## Collected data
File: src/rtl/rv32i_lsu_byteseq.sv
`default_nettype none
// ============================================================================
// Module   : rv32i_lsu_byteseq
// Purpose  : Splits one RV32I load/store into 1, 2 or 4 little-endian byte
//            accesses on a byte-wide RAM with registered read data, and
//            reassembles and extends load results to 32 bits.
// Option   : RV32I_LSU_MISALIGN_TRAP_EN - when defined, misaligned LH/LHU/SH
//            and LW/SW are reported as errors with no memory access.
// Revision : 1.0 - initial release
// ============================================================================
module rv32i_lsu_byteseq #(
  parameter int AWIDTH = 12
) (
  input  logic              i_clock,
  input  logic              i_reset,
  input  logic              i_req_valid,
  output logic              o_req_ready,
  input  logic              i_req_we,
  input  logic [2:0]        i_req_funct3,
  input  logic [31:0]       i_req_addr,
  input  logic [31:0]       i_req_wdata,
  output logic              o_resp_valid,
  output logic              o_resp_err,
  output logic [31:0]       o_resp_rdata,
  output logic [7:0]        o_mem_data,
  output logic              o_mem_wren,
  output logic [AWIDTH-1:0] o_mem_address,
  input  logic [7:0]        i_mem_q
);

  // S_RESP is only ever a next-state value: the edge that raises resp_valid
  // already lands in S_IDLE, so req_ready is high during the resp cycle.
  typedef enum logic [1:0] {
    S_IDLE  = 2'd0,
    S_STORE = 2'd1,
    S_LOAD  = 2'd2,
    S_RESP  = 2'd3
  } state_t;

  state_t              r_state;
  state_t              w_state_next;

  // r_cnt equals j during the cycle that ends at edge Ej of a transaction
  logic [2:0]          r_cnt;
  logic [2:0]          w_cnt_next;
  logic [2:0]          r_n;
  logic                r_uns;
  logic [AWIDTH-1:0]   r_base;
  logic [31:0]         r_wdata;
  logic [23:0]         r_lanes;
  logic [23:0]         w_lanes_next;

  logic [7:0]          r_mem_data;
  logic                r_mem_wren;
  logic [AWIDTH-1:0]   r_mem_address;
  logic                r_resp_valid;
  logic                r_resp_err;
  logic [31:0]         r_resp_rdata;

  logic [7:0]          w_mem_data_next;
  logic                w_mem_wren_next;
  logic [AWIDTH-1:0]   w_mem_address_next;
  logic                w_resp_valid_next;
  logic                w_resp_err_next;
  logic [31:0]         w_resp_rdata_next;

  logic                w_accept;
  logic [2:0]          w_req_n;
  logic                w_req_uns;
  logic                w_req_misalign;
  logic                w_req_err;
  logic [AWIDTH-1:0]   w_issue_addr;
  logic [7:0]          w_issue_byte;
  logic [1:0]          w_cap_idx;
  logic [31:0]         w_load_result;
  logic                w_unused;

  assign o_req_ready   = (r_state == S_IDLE) && !i_reset;
  assign w_accept      = i_req_valid && o_req_ready;

  assign o_mem_data    = r_mem_data;
  assign o_mem_wren    = r_mem_wren;
  assign o_mem_address = r_mem_address;
  assign o_resp_valid  = r_resp_valid;
  assign o_resp_err    = r_resp_err;
  assign o_resp_rdata  = r_resp_rdata;

  // Upper address bits are outside the RAM and intentionally ignored
  assign w_unused = ^i_req_addr[31:AWIDTH];

  // Size/sign decode; n==0 marks an illegal funct3 for the given direction
  always_comb begin
    w_req_n   = 3'd0;
    w_req_uns = 1'b0;
    case (i_req_funct3)
      3'b000:  w_req_n = 3'd1;
      3'b001:  w_req_n = 3'd2;
      3'b010:  w_req_n = 3'd4;
      3'b100:  begin
        w_req_n   = i_req_we ? 3'd0 : 3'd1;
        w_req_uns = 1'b1;
      end
      3'b101:  begin
        w_req_n   = i_req_we ? 3'd0 : 3'd2;
        w_req_uns = 1'b1;
      end
      default: w_req_n = 3'd0;
    endcase
  end

`ifdef RV32I_LSU_MISALIGN_TRAP_EN
  assign w_req_misalign = ((w_req_n == 3'd2) && i_req_addr[0]) ||
                          ((w_req_n == 3'd4) && (i_req_addr[1:0] != 2'b00));
`else
  assign w_req_misalign = 1'b0;
`endif

  assign w_req_err    = (w_req_n == 3'd0) || w_req_misalign;

  // Byte k lives at base+k, wrapping naturally at the RAM size
  assign w_issue_addr = r_base + AWIDTH'(r_cnt);
  assign w_cap_idx    = r_cnt[1:0] - 2'd2;

  // Pick store byte lane r_cnt from the latched write data
  always_comb begin
    case (r_cnt[1:0])
      2'd0:    w_issue_byte = r_wdata[7:0];
      2'd1:    w_issue_byte = r_wdata[15:8];
      2'd2:    w_issue_byte = r_wdata[23:16];
      default: w_issue_byte = r_wdata[31:24];
    endcase
  end

  // Final capture: mem_q is the top byte, earlier bytes come from the lanes
  always_comb begin
    case (r_n)
      3'd1:    w_load_result = r_uns ? {24'h0, i_mem_q}
                                     : {{24{i_mem_q[7]}}, i_mem_q};
      3'd2:    w_load_result = r_uns ? {16'h0, i_mem_q, r_lanes[7:0]}
                                     : {{16{i_mem_q[7]}}, i_mem_q, r_lanes[7:0]};
      default: w_load_result = {i_mem_q, r_lanes[23:0]};
    endcase
  end

  // Next-state and next-output logic for the sequencer
  always_comb begin
    w_state_next       = r_state;
    w_cnt_next         = r_cnt;
    w_lanes_next       = r_lanes;
    w_mem_wren_next    = 1'b0;
    w_mem_data_next    = 8'h00;
    w_mem_address_next = r_mem_address;
    w_resp_valid_next  = 1'b0;
    w_resp_err_next    = 1'b0;
    w_resp_rdata_next  = 32'h0;
    case (r_state)
      S_IDLE: begin
        if (w_accept) begin
          if (w_req_err) begin
            w_state_next      = S_RESP;
            w_resp_valid_next = 1'b1;
            w_resp_err_next   = 1'b1;
          end else begin
            w_cnt_next         = 3'd1;
            w_mem_address_next = i_req_addr[AWIDTH-1:0];
            if (i_req_we) begin
              w_state_next    = S_STORE;
              w_mem_wren_next = 1'b1;
              w_mem_data_next = i_req_wdata[7:0];
            end else begin
              w_state_next    = S_LOAD;
            end
          end
        end
      end
      S_STORE: begin
        if (r_cnt == r_n) begin
          w_state_next      = S_RESP;
          w_resp_valid_next = 1'b1;
        end else begin
          w_mem_wren_next    = 1'b1;
          w_mem_address_next = w_issue_addr;
          w_mem_data_next    = w_issue_byte;
          w_cnt_next         = r_cnt + 3'd1;
        end
      end
      S_LOAD: begin
        // Issue of byte r_cnt overlaps with capture of byte r_cnt-2
        if (r_cnt < r_n) begin
          w_mem_address_next = w_issue_addr;
        end
        if (r_cnt == (r_n + 3'd1)) begin
          w_state_next      = S_RESP;
          w_resp_valid_next = 1'b1;
          w_resp_rdata_next = w_load_result;
        end else begin
          w_cnt_next = r_cnt + 3'd1;
          if (r_cnt >= 3'd2) begin
            case (w_cap_idx)
              2'd0:    w_lanes_next[7:0]   = i_mem_q;
              2'd1:    w_lanes_next[15:8]  = i_mem_q;
              default: w_lanes_next[23:16] = i_mem_q;
            endcase
          end
        end
      end
      default: w_state_next = S_IDLE;
    endcase
  end

  // State, datapath and output registers with synchronous reset
  always_ff @(posedge i_clock) begin
    if (i_reset) begin
      r_state       <= S_IDLE;
      r_cnt         <= 3'd0;
      r_n           <= 3'd0;
      r_uns         <= 1'b0;
      r_base        <= '0;
      r_wdata       <= 32'h0;
      r_lanes       <= 24'h0;
      r_mem_data    <= 8'h00;
      r_mem_wren    <= 1'b0;
      r_mem_address <= '0;
      r_resp_valid  <= 1'b0;
      r_resp_err    <= 1'b0;
      r_resp_rdata  <= 32'h0;
    end else begin
      r_state       <= (w_state_next == S_RESP) ? S_IDLE : w_state_next;
      r_cnt         <= w_cnt_next;
      r_lanes       <= w_lanes_next;
      r_mem_data    <= w_mem_data_next;
      r_mem_wren    <= w_mem_wren_next;
      r_mem_address <= w_mem_address_next;
      r_resp_valid  <= w_resp_valid_next;
      r_resp_err    <= w_resp_err_next;
      r_resp_rdata  <= w_resp_rdata_next;
      if (w_accept) begin
        r_n     <= w_req_n;
        r_uns   <= w_req_uns;
        r_base  <= i_req_addr[AWIDTH-1:0];
        r_wdata <= i_req_wdata;
      end
    end
  end

endmodule
`default_nettype wire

## BRIEF
Restate word for word only the lines running from the beginning of the data to the line holding "to 32 bits.", both included.

## SOLUTION TO THE EXERCISE
File: src/rtl/rv32i_lsu_byteseq.sv
`default_nettype none
// ============================================================================
// Module   : rv32i_lsu_byteseq
// Purpose  : Splits one RV32I load/store into 1, 2 or 4 little-endian byte
//            accesses on a byte-wide RAM with registered read data, and
//            reassembles and extends load results to 32 bits.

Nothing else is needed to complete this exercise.